§ **Problem to solve**: Copy each line of the data below in which the word "BallCompetition" can be found.

[Dataset entries]
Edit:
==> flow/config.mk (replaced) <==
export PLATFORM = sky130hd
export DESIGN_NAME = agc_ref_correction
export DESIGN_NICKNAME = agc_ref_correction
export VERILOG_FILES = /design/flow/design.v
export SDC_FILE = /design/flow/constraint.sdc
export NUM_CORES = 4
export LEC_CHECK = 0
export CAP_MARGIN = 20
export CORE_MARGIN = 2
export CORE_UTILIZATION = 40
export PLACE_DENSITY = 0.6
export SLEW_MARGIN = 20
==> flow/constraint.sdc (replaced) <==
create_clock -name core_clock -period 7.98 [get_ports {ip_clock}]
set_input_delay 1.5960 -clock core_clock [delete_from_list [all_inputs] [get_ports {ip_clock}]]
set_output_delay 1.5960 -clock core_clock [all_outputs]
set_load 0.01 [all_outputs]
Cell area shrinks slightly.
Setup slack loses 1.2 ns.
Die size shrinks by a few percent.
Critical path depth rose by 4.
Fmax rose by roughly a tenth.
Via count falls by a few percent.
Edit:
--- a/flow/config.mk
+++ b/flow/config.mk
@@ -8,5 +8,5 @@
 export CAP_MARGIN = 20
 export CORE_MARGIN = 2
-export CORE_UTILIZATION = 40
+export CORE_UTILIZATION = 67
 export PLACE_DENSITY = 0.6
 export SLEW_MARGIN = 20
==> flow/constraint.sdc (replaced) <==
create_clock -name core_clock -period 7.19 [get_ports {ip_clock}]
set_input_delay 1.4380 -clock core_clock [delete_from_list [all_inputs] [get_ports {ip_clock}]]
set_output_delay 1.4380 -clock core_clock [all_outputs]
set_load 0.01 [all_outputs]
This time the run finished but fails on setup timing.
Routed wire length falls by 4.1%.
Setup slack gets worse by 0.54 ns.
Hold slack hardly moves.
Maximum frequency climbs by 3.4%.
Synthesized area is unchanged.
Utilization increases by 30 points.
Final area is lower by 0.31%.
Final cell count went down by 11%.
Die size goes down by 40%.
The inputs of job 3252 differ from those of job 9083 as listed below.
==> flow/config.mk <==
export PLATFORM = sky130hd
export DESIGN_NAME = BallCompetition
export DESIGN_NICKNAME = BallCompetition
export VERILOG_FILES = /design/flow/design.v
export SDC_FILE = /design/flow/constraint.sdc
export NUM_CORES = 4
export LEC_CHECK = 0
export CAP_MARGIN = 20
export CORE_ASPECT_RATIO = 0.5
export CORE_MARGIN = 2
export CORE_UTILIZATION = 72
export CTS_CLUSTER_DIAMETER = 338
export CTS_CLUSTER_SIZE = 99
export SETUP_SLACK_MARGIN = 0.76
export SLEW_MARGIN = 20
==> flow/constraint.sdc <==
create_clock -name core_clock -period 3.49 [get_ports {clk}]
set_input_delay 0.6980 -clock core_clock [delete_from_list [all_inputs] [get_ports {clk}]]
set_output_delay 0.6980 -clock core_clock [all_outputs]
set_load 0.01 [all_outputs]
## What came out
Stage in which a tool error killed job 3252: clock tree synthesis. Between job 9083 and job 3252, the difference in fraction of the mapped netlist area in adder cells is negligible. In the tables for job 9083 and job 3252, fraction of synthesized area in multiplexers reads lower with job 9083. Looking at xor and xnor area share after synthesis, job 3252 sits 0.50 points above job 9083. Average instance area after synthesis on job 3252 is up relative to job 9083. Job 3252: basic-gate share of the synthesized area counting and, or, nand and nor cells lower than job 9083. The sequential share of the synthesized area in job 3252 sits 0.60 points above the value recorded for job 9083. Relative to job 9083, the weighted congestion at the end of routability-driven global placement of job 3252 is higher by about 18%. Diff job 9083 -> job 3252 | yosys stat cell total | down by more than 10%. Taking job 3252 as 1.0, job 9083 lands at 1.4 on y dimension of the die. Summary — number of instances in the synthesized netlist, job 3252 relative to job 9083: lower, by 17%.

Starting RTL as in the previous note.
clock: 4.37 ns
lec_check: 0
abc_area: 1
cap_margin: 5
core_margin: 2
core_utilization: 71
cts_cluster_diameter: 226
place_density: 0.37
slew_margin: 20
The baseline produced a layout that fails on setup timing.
== run 1 ==
// fc_head
module fc_head #(
    parameter DATA_WIDTH = 16,
    parameter NUM_INPUTS = 1024,
    parameter NUM_OUTPUTS = 4
)(
    input clk,
    input rst,
    input [DATA_WIDTH-1:0] myinput,
    input [DATA_WIDTH*NUM_OUTPUTS-1:0] myweights,
    input myinputValid,
    output [DATA_WIDTH*NUM_OUTPUTS-1:0] softmax_out,
    output softmax_valid,
    output [7:0] led_control,
    output [DATA_WIDTH*NUM_OUTPUTS-1:0] logits
);
Size in the first run: about 630 flip-flops, ~220 I/O pins.
make LEC_CHECK=0 CAP_MARGIN=20 CORE_MARGIN=2 CORE_UTILIZATION=72 PLACE_DENSITY_LB_ADDON=0.01 SETUP_SLACK_MARGIN=0.55 SLEW_MARGIN=20 finish   # period 2.17 ns
run.sh (not shown) runs the stock make flow with config.mk's settings and CLKGATE_MAP_FILE=.
Run 1 failed in 5_1_grt with GRT-0116.
Changes in run 2 relative to run 1:
Settings: PLACE_DENSITY_LB_ADDON no longer set, was 0.01; CTS_CLUSTER_SIZE now 37, previously not set; CORE_UTILIZATION now 70, was 72; SETUP_SLACK_MARGIN no longer set, was 0.55; the clock period (ns, I/O delays scaled along) now 6.36, was 2.17.
Results
Run 2 finished all stages; however, its layout fails the closing checks, the failures being setup timing. Summary of run 2 over run 1: die area rose by about 2.8%, detailed-placement wirelength estimate fell by about 23%, synthesized cell count stayed essentially flat.
Input changes introduced in run 3 (baseline for comparison: run 2):
Settings: CORE_UTILIZATION changed from 70 to 72; MAX_ROUTING_LAYER newly set to met4; CTS_CLUSTER_SIZE removed (was 37); CTS_CLUSTER_DIAMETER newly set to 151; CAP_MARGIN changed from 20 to 15; HOLD_SLACK_MARGIN newly set to -0.09; the clock period (ns, I/O delays scaled along) changed from 6.36 to 6.01.
==> results <==
Area share of fa/ha/maj cells after synthesis: run 3 vs run 2 — no meaningful difference. Delta (run 3 minus run 2): compound-cell area share of the yosys netlist saw little to no change, overall chip area shows a reduction of about 2.7%, effective utilization at floorplan rose 2.2 points, placed cell area now sits higher. Clock sink total essentially unchanged between run 3 and run 2. Relative to run 2, run 3 improves total core area. Summary of the comparison: global placement routability congestion is higher in run 3, relative to run 2. Chip area from the yosys synthesis statistics: run 3 vs run 2 identical. Between run 3 and run 2, the difference in fraction of synthesized area in multiplexers is negligible. Run 3: it failed with a tool error in 5_1_grt, so there are no final results.
oak:
// ALU_Top
module ALU_Top #(parameter width = 16 ,
                   Arith_width = width + width ,
                   Logic_width = width,	
                   CMP_width   = width,
                   Shift_width = width)(
input wire [width-1:0] A,
input wire [width-1:0] B,
input wire CLK,
input wire RST,
input wire [3:0] ALU_FUN,
output wire [Arith_width-1:0]  Arith_OUT,
output wire                    Carry_OUT,
output wire                    Arith_Flag,
output wire [Logic_width-1:0]  Logic_OUT,  
output wire                    Logic_Flag,
output wire [CMP_width-1:0]    CMP_OUT,    
output wire                    CMP_Flag,
output wire [Shift_width-1:0]  Shift_OUT,
output wire                    Shift_Flag
);
Size: ~7000 cells after synthesis.
clock: 70.9 ns
lec_check: 0
abc_area: 1
cap_margin: 25
cell_pad_in_sites_detail_placement: 0
core_aspect_ratio: 0.81
core_margin: 2
core_utilization: 58
gpl_timing_driven: 1
hold_slack_margin: 0.29
slew_margin: 20
tns_end_percent: 50
run.sh (not shown) runs the stock make flow with config.mk's settings and CLKGATE_MAP_FILE=.
Status(oak) = ERROR, stage = 5_1_grt
Edits applied to the flow inputs when going from oak to pine:
Settings: CAP_MARGIN changed from 25 to 20; CORE_ASPECT_RATIO removed (was 0.81); CORE_UTILIZATION changed from 58 to 40; HOLD_SLACK_MARGIN removed (was 0.29); TNS_END_PERCENT removed (was 50); GPL_TIMING_DRIVEN removed (was 1); CELL_PAD_IN_SITES_DETAIL_PLACEMENT removed (was 0); ABC_AREA removed (was 1); the clock period (ns, I/O delays scaled along) changed from 70.9 to 95.0.
Findings:
pine finished all stages; the layout is clean.
pine vs oak, number of rows created at floorplan went up by about 36%.
The worst slack at placement in pine was higher than what oak gave.
The fraction of the mapped netlist area in compound gates reported for pine is greater than that of oak by 9.9 points.
For the die area, pine came in 49% higher than oak did.
Relative to oak, vertical die dimension increased by 35% in pine.
oak has lower multiplexer area fraction after synthesis than pine.
pine — share of the core filled by cells before placement 18 points lower, oak as reference
When pine is set beside oak, its global placement routability congestion turns out to be 0.0061 larger.
Here is what was changed in the inputs of birch compared with pine.
Settings: a change of CAP_MARGIN from 20 to 25; an added CTS_CLUSTER_DIAMETER of 68; an added TNS_END_PERCENT of 10; an added PLACE_DENSITY of 0.81; a change of SLEW_MARGIN from 20 to 5; an added CORE_ASPECT_RATIO of 0.5; an added CTS_CLUSTER_SIZE of 28; an added SETUP_SLACK_MARGIN of -1.5.
Having completed the whole flow, birch delivered a layout that passed the timing, DRC and antenna checks. Note that the routed wire length recorded for pine amounts to 1.10 times the value seen in birch. The launch point of the critical path comes out B[9] in one run and B[1] in the other, namely in birch and pine respectively. Between birch and pine, the difference in die outline area is negligible. Compared with pine, birch shows tap cell instance count higher by about 1.2%.

========
build 97:
ALU_Top again, from the RTL that the note above started with.
export LEC_CHECK = 0
export CAP_MARGIN = 0
export CELL_PAD_IN_SITES_DETAIL_PLACEMENT = 1
export CORE_ASPECT_RATIO = 0.83
export CORE_MARGIN = 2
export CORE_UTILIZATION = 18
export CTS_CLUSTER_DIAMETER = 388
export GPL_TIMING_DRIVEN = 1
export MIN_ROUTING_LAYER = met2
export PLACE_DENSITY_LB_ADDON = 0.08
export SLEW_MARGIN = 20
export TNS_END_PERCENT = 75
create_clock -name core_clock -period 154.0 [get_ports {CLK}]
For build 19, these inputs were changed with respect to build 97:
- TNS_END_PERCENT removed (was 75)
- CTS_CLUSTER_DIAMETER removed (was 388)
- CAP_MARGIN changed from 0 to 20
- CELL_PAD_IN_SITES_DETAIL_PLACEMENT removed (was 1)
- GPL_TIMING_DRIVEN removed (was 1)
- PLACE_DENSITY_LB_ADDON removed (was 0.08)
- CORE_ASPECT_RATIO removed (was 0.83)
- CORE_UTILIZATION changed from 18 to 59
- MIN_ROUTING_LAYER removed (was met2)
- the clock period (ns, I/O delays scaled along) changed from 154.0 to 75.6
Findings:
Build 19 failed in 5_1_grt with GRT-0232.
From build 19 to build 97, count of unique library cells instantiated by Yosys did not move at all.
Compared build 19 vs build 97, and die span in y is down in build 19.
Diff build 97 -> build 19: post-synthesis share of cell area spent on and-or and or-and gates neither gained nor lost much; global placer's final weighted congestion picked up an extra 8.5%; area of the core region lost about 70%; post-place setup slack lost 34.57 ns; die size lost 69%.
Going from build 97 to build 19, the initial core utilization was found to have gone up by 42 points.
From build 19 to build 97, area after synthesis did not move at all.
Input changes introduced in build 32 (baseline for comparison: build 19):
- CORE_UTILIZATION changed from 59 to 34
- the clock period (ns, I/O delays scaled along) changed from 75.6 to 92.7
Build 32 went all the way through synthesis, placement and routing and the layout is clean on timing, DRC and antenna.
Total number of clock tree sinks: build 32 vs build 19, no meaningful difference
From build 19 to build 32 the numbers moved as follows: fraction of the core area occupied by cells at floorplan fell by 26 points; area after detailed placement went down 22%.
Higher number of gates given a new drive strength after cts was reported by build 19, not build 32.
Post-DP HPWL (build 32 over build 19): decrease, 10000 microns
Diff build 19 and build 32: number of setup buffers added after CTS lower in build 32
Cmp build 19 and build 32 / number of placed instances with taps included / higher: build 19
Build 32: worst slack at placement 2.03 ns above build 19
--- input diff build 32..build 39 ---
- putting ABC_AREA at 1 where nothing was set
- swapping 34 for 69 in CORE_UTILIZATION
- putting TNS_END_PERCENT at 40 where nothing was set
- swapping 92.7 for 146.0 in the clock period (ns, I/O delays scaled along)
[summary]
- Die area delta (build 39 − build 32): favourable
- Compared with build 32, in build 39 critical path data arrival time up 27.78 ns, total of fill cells in the finished design decreased by 8650 relative to the old numbers, sequential share of layout area up 0.43 points, per-instance average area after synthesis now sits lower.
- Taking build 39 over build 32, the area of combinational cells with multiple inputs ratio works out to 0.867.
- Note that the layout net count recorded for build 39 amounts to 1.06 times the value seen in build 32.
Edits applied to the flow inputs when going from build 39 to build 72:
- ABC_AREA no longer set, was 1
- TNS_END_PERCENT no longer set, was 40
- CORE_UTILIZATION now 40, was 69
- the clock period (ns, I/O delays scaled along) now 92.7, was 146.0
Results
- Build 72 ended up with or4_1 as its cell with the largest stage delay on the worst path; build 39 ended up with inv_1.
- Build 72 vs build 39 — critical path depth dropped 45%.
- Of build 39 and build 72, the run reporting the lower final cell count was build 39.
- Final area was lower in the run labelled build 39.
- Build 72 vs. build 39: synthesized cell count went down by 703.

========
ALU_Top again, from the RTL that the note above started with.
make LEC_CHECK=0 CAP_MARGIN=0 CELL_PAD_IN_SITES_DETAIL_PLACEMENT=1 CORE_ASPECT_RATIO=0.83 CORE_MARGIN=2 CORE_UTILIZATION=18 CTS_CLUSTER_DIAMETER=388 GPL_TIMING_DRIVEN=0 PLACE_DENSITY_LB_ADDON=0.08 SLEW_MARGIN=20 TNS_END_PERCENT=60 finish   # period 154.0 ns
The baseline completed without violations.
Next try:
==> flow/config.mk (replaced) <==
export PLATFORM = sky130hd
export DESIGN_NAME = ALU_Top
export DESIGN_NICKNAME = ALU_Top
export VERILOG_FILES = /design/flow/design.v
export SDC_FILE = /design/flow/constraint.sdc
export NUM_CORES = 4
export LEC_CHECK = 0
export CAP_MARGIN = 0
export CELL_PAD_IN_SITES_DETAIL_PLACEMENT = 0
export CORE_ASPECT_RATIO = 1.91
export CORE_MARGIN = 2
export CORE_UTILIZATION = 23
export CTS_CLUSTER_DIAMETER = 331
export CTS_CLUSTER_SIZE = 100
export GPL_TIMING_DRIVEN = 1
export PLACE_DENSITY = 0.67
export SLEW_MARGIN = 5
export TNS_END_PERCENT = 20
Synthesized area is unchanged.
Design area goes down by 3.4%.
First-iteration DRC count goes up by 43%.
Via count goes up by 4.1%.
Next try:
==> flow/config.mk (replaced) <==
export PLATFORM = sky130hd
export DESIGN_NAME = ALU_Top
export DESIGN_NICKNAME = ALU_Top
export VERILOG_FILES = /design/flow/design.v
export SDC_FILE = /design/flow/constraint.sdc
export NUM_CORES = 4
export LEC_CHECK = 0
export CAP_MARGIN = 25
export CELL_PAD_IN_SITES_DETAIL_PLACEMENT = 0
export CORE_ASPECT_RATIO = 0.81
export CORE_MARGIN = 2
export CORE_UTILIZATION = 58
export GPL_TIMING_DRIVEN = 1
export SLEW_MARGIN = 20
export TNS_END_PERCENT = 50
==> flow/constraint.sdc (replaced) <==
create_clock -name core_clock -period 77.1 [get_ports {CLK}]
set_input_delay 15.4200 -clock core_clock [delete_from_list [all_inputs] [get_ports {CLK}]]
set_output_delay 15.4200 -clock core_clock [all_outputs]
set_load 0.01 [all_outputs]
Result: The new run never finished: it broke off in global routing with GRT-0232. Die size decreases by well over a third. Synthesized cell count stays the same. Synthesized area stays the same.
Next try:
--- a/flow/config.mk
+++ b/flow/config.mk
@@ -6,10 +6,13 @@
 export NUM_CORES = 4
 export LEC_CHECK = 0
-export CAP_MARGIN = 25
+export CAP_MARGIN = 40
 export CELL_PAD_IN_SITES_DETAIL_PLACEMENT = 0
 export CORE_ASPECT_RATIO = 0.81
 export CORE_MARGIN = 2
-export CORE_UTILIZATION = 58
+export CORE_UTILIZATION = 38
+export CTS_CLUSTER_DIAMETER = 332
+export CTS_CLUSTER_SIZE = 100
 export GPL_TIMING_DRIVEN = 1
-export SLEW_MARGIN = 20
+export PLACE_DENSITY = 0.67
+export SLEW_MARGIN = 5
 export TNS_END_PERCENT = 50
==> flow/constraint.sdc (replaced) <==
create_clock -name core_clock -period 154.0 [get_ports {CLK}]
set_input_delay 30.8000 -clock core_clock [delete_from_list [all_inputs] [get_ports {CLK}]]
set_output_delay 30.8000 -clock core_clock [all_outputs]
set_load 0.01 [all_outputs]
The changed run completed with no timing, DRC or antenna violations; synthesized cell count does not change; synthesized area does not change; die size climbs by well over a third.

========
lane 1:
ALU_Top again, from the RTL that the note above started with.
Settings: LEC_CHECK=0, ABC_AREA=1, CAP_MARGIN=20, CORE_MARGIN=2, CORE_UTILIZATION=72, CTS_CLUSTER_DIAMETER=306, CTS_CLUSTER_SIZE=100, SLEW_MARGIN=20; clock period 41.7 ns.
Lane 1 got as far as detailed placement, where a tool error ended the run.
## Diff of input files: lane 2 against lane 1
Settings: PLACE_DENSITY: unset -> 0.37; CTS_CLUSTER_DIAMETER: 306 -> unset; CTS_CLUSTER_SIZE: 100 -> 10.
--- outcome ---
No final results exist for lane 2, since it was stopped by error DPL-0038 during detailed placement. Comparing lane 1 against lane 2, there is no change at all in count of cell types in the netlist. Lane 2 against lane 1: post-synthesis chip area from yosys neither gained nor lost much; mux cell area share after synthesis neither gained nor lost much; initial core utilization neither gained nor lost much; quantity of I/O buffers inserted on ports neither gained nor lost much. Changes observed in lane 2 relative to lane 1: synthesized area flat, post-synthesis share of cell area spent on and-or and or-and gates about even, total die size closely matched the old numbers, cell count listed in synth_stat.txt has remained practically unchanged.
For lane 3, these inputs were changed with respect to lane 2:
Settings: removing PLACE_DENSITY (formerly 0.37); changing CORE_UTILIZATION from 72 to 58; removing ABC_AREA (formerly 1); removing CTS_CLUSTER_SIZE (formerly 10); changing the clock period (ns, I/O delays scaled along) from 41.7 to 75.6.
Findings:
Compared with lane 2, in lane 3 gate count after technology mapping fell 703; netlist area before placement rose 3.4%. For lane 3, the flow was terminated by a tool error in global routing and produced no final design. Total die size came out higher on lane 3 than on lane 2.
Input-level comparison between lane 4 and lane 3:
Settings: putting ABC_AREA at 1 where nothing was set; swapping 58 for 69 in CORE_UTILIZATION; swapping 75.6 for 41.7 in the clock period (ns, I/O delays scaled along).
Results
- Seen in the log of lane 3: GRT-0232 during global routing, after which the run never completed.
- Run status, lane 4: aborted in clock tree synthesis, error DPL-0038
- Lane 4 vs. lane 3: synthesized-area fraction occupied by adder cells went up by 1.0 points; average cell area after synthesis went down by 13%; register area share after synthesis was more or less identical; die size went down by 18%.
The following lists how lane 5 was set up differently from lane 4:
Settings: a deleted ABC_AREA that had been 1; a change of CORE_UTILIZATION from 69 to 72; an added PLACE_DENSITY_LB_ADDON of 0.2; a change of the clock period (ns, I/O delays scaled along) from 41.7 to 78.2.
Notes after the runs:
Taking lane 4 as 1.0, lane 5 lands at 0.899 on synthesized cell count. Number of cells in Yosys stat (lane 4 / lane 5): 1.11. In the reports for lane 5 and lane 4, the smaller synthesized area belongs to lane 4. Lane 5: average cell area after synthesis higher than lane 4. Between lane 5 and lane 4, the adder and majority cell fraction of the synthesized area is lower for lane 5. FAIL lane 5 @ detailed placement: tool exited with error. Tool error DPL-0038 stopped lane 4 during clock tree synthesis; no final results.
== v26 ==
// PCPU
module PCPU(
	input clock,
	input enable,
	input reset,
	input start,
	input [15:0] d_datain,
	input [15:0] i_datain,
	input [3:0] select_y,
	output wire [7:0] d_addr,
	output wire [15:0] d_dataout,
	output wire d_we,
	output wire [7:0] i_addr,
	output reg [15:0] y
);
Settings: LEC_CHECK=0, ABC_AREA=1, CAP_MARGIN=15, CELL_PAD_IN_SITES_DETAIL_PLACEMENT=1, CELL_PAD_IN_SITES_GLOBAL_PLACEMENT=1, CORE_ASPECT_RATIO=0.85, CORE_MARGIN=6, CORE_UTILIZATION=27, CTS_CLUSTER_SIZE=44, GPL_ROUTABILITY_DRIVEN=0, GPL_TIMING_DRIVEN=1, HOLD_SLACK_MARGIN=0.13, MAX_ROUTING_LAYER=met4, PLACE_DENSITY_LB_ADDON=0.03, SETUP_SLACK_MARGIN=0.87, SLEW_MARGIN=5; clock period 5.14 ns.
run.sh (not shown) runs the stock make flow with config.mk's settings and CLKGATE_MAP_FILE=.
Modified inputs, v12 compared to v26
==> flow/config.mk <==
export PLATFORM = sky130hd
export DESIGN_NAME = PCPU
export DESIGN_NICKNAME = PCPU
export VERILOG_FILES = /design/flow/design.v
export SDC_FILE = /design/flow/constraint.sdc
export NUM_CORES = 4
export LEC_CHECK = 0
export CAP_MARGIN = 20
export CELL_PAD_IN_SITES_DETAIL_PLACEMENT = 2
export CELL_PAD_IN_SITES_GLOBAL_PLACEMENT = 1
export CORE_MARGIN = 10
export CORE_UTILIZATION = 70
export CTS_CLUSTER_DIAMETER = 381
export GPL_ROUTABILITY_DRIVEN = 1
export GPL_TIMING_DRIVEN = 1
export SLEW_MARGIN = 20
==> flow/constraint.sdc <==
create_clock -name core_clock -period 5.5 [get_ports {clock}]
set_input_delay 1.1000 -clock core_clock [delete_from_list [all_inputs] [get_ports {clock}]]
set_output_delay 1.1000 -clock core_clock [all_outputs]
set_load 0.01 [all_outputs]
--- outcome ---
- Among v26 and v12, the run that stopped before the end is v12, and it is the only one.
- FAIL v12 @ global placement without I/O: tool exited with error
- v12 vs v26: die area down
- Changes observed in v12 relative to v26: number of flops mapped to enable cells by yosys neither gained nor lost much, horizontal die dimension decreased by about 40% relative to the old numbers, synthesized cell count moved down, Yosys chip area increased about 1.8%, placeable core region fell by about 60%.
diff inputs: v12 => v54
==> flow/config.mk <==
export PLATFORM = sky130hd
export DESIGN_NAME = PCPU
export DESIGN_NICKNAME = PCPU
export VERILOG_FILES = /design/flow/design.v
export SDC_FILE = /design/flow/constraint.sdc
export NUM_CORES = 4
export LEC_CHECK = 0
export CAP_MARGIN = 20
export CORE_MARGIN = 2
export CORE_UTILIZATION = 66
export SLEW_MARGIN = 20
==> flow/constraint.sdc <==
create_clock -name core_clock -period 4.44 [get_ports {clock}]
set_input_delay 0.8880 -clock core_clock [delete_from_list [all_inputs] [get_ports {clock}]]
set_output_delay 0.8880 -clock core_clock [all_outputs]
set_load 0.01 [all_outputs]
Notes after the runs:
- The flow completed for v54, but it is not clean: the layout still shows negative setup slack.
- v12 → v54: vertical extent of the die dropped 4.9%; number of instances in the synthesized netlist barely changed; die area dropped 9.5%.
Edits applied to the flow inputs when going from v54 to v35:
--- a/flow/config.mk
+++ b/flow/config.mk
@@ -6,4 +6,5 @@
 export NUM_CORES = 4
 export LEC_CHECK = 0
+export ABC_AREA = 1
 export CAP_MARGIN = 20
 export CORE_MARGIN = 2
==> flow/constraint.sdc <==
create_clock -name core_clock -period 3.3 [get_ports {clock}]
set_input_delay 0.6600 -clock core_clock [delete_from_list [all_inputs] [get_ports {clock}]]
set_output_delay 0.6600 -clock core_clock [all_outputs]
set_load 0.01 [all_outputs]
Results
Count of distinct cell types in the synthesized netlist: v54 and v35 compared, lower one is v35. Number of placed cells counting well taps is lower on v54. Status(v35) = ERROR, stage = global routing. Xor/xnor cell area share of the yosys netlist ended up 0.21 points lower on v35 than on v54. From v35 to v54, post-synthesis sequential element count did not move at all. Relative to v54, effective utilization at floorplan increased by 0.36 points in v35. Per the comparison of v35 with v54, summed instance area of the synthesized netlist saw a decrease, post-placement worst setup slack saw a decrease, total cell area reported by yosys after synthesis saw a decrease, TritonCTS buffer count saw a decrease, synthesized cell count saw an increase. Simple-gate share of the synthesized area: v35 > v54.
What v46 does differently from v35 at the input level:
--- a/flow/config.mk
+++ b/flow/config.mk
@@ -9,4 +9,7 @@
 export CAP_MARGIN = 20
 export CORE_MARGIN = 2
-export CORE_UTILIZATION = 66
+export CORE_UTILIZATION = 72
+export CTS_CLUSTER_DIAMETER = 218
+export CTS_CLUSTER_SIZE = 99
+export SETUP_SLACK_MARGIN = 0.89
 export SLEW_MARGIN = 20
==> flow/constraint.sdc <==
create_clock -name core_clock -period 3.03 [get_ports {clock}]
set_input_delay 0.6060 -clock core_clock [delete_from_list [all_inputs] [get_ports {clock}]]
set_output_delay 0.6060 -clock core_clock [all_outputs]
set_load 0.01 [all_outputs]
==> results <==
- v46 failed in clock tree synthesis with DPL-0033.
- In v46, the width of the chip came out 4.2% below the value in v35.
- Re cell total in the yosys stat output: no difference whatsoever between v46 and v35.
- Area of the die of v46 falls short of that of v35 by a little under 10%.
- Area of the core in v46 is about 8% lower than in v35
- Compared with v35, v46 shows number of rows created at floorplan that has gone down by a few percent.
- Post-placement cell area went up by a few percent going from v35 to v46.
- v46 ends up with a post-DP HPWL that is about 2.5% higher than in v35.
- Taking v35 as the reference, in v46 area fraction in full adders, half adders and majority gates did not really move, async set-reset flop share out of synthesis did not really move, synthesized cell count did not really move.
Input changes introduced in v39 (baseline for comparison: v46):
==> flow/config.mk <==
export PLATFORM = sky130hd
export DESIGN_NAME = PCPU
export DESIGN_NICKNAME = PCPU
export VERILOG_FILES = /design/flow/design.v
export SDC_FILE = /design/flow/constraint.sdc
export NUM_CORES = 4
export LEC_CHECK = 0
export CAP_MARGIN = 20
export CORE_MARGIN = 2
export CORE_UTILIZATION = 52
export SLEW_MARGIN = 20
==> flow/constraint.sdc <==
create_clock -name core_clock -period 5.21 [get_ports {clock}]
set_input_delay 1.0420 -clock core_clock [delete_from_list [all_inputs] [get_ports {clock}]]
set_output_delay 1.0420 -clock core_clock [all_outputs]
set_load 0.01 [all_outputs]
==> comparison <==
Looking at the reports, v39 completed the entire flow and the layout it produced met the timing, design-rule and antenna checks. No final results exist for v46, since it was stopped by error DPL-0033 during clock tree synthesis. The die used by v39 is larger than the one used by v46. Against v46, v39 reports a synthesized area that is higher. v39 vs. v46: mux contribution to synthesized area shows an increase of 14 points, instance area at placement shows a reduction of 9.0%, number of standard cells after synthesis shows a reduction of 20%, proportion of synthesized chip area in sequential cells shows a reduction of 0.49 points. Diff v46 -> v39 | die span in y | up by more than 10%. In v39 relative to v46, width of the chip had gone up by more than 10%. Count of cell types in the netlist, v46 and v39: higher on v39.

§ **Response**:
export DESIGN_NAME = BallCompetition
export DESIGN_NICKNAME = BallCompetition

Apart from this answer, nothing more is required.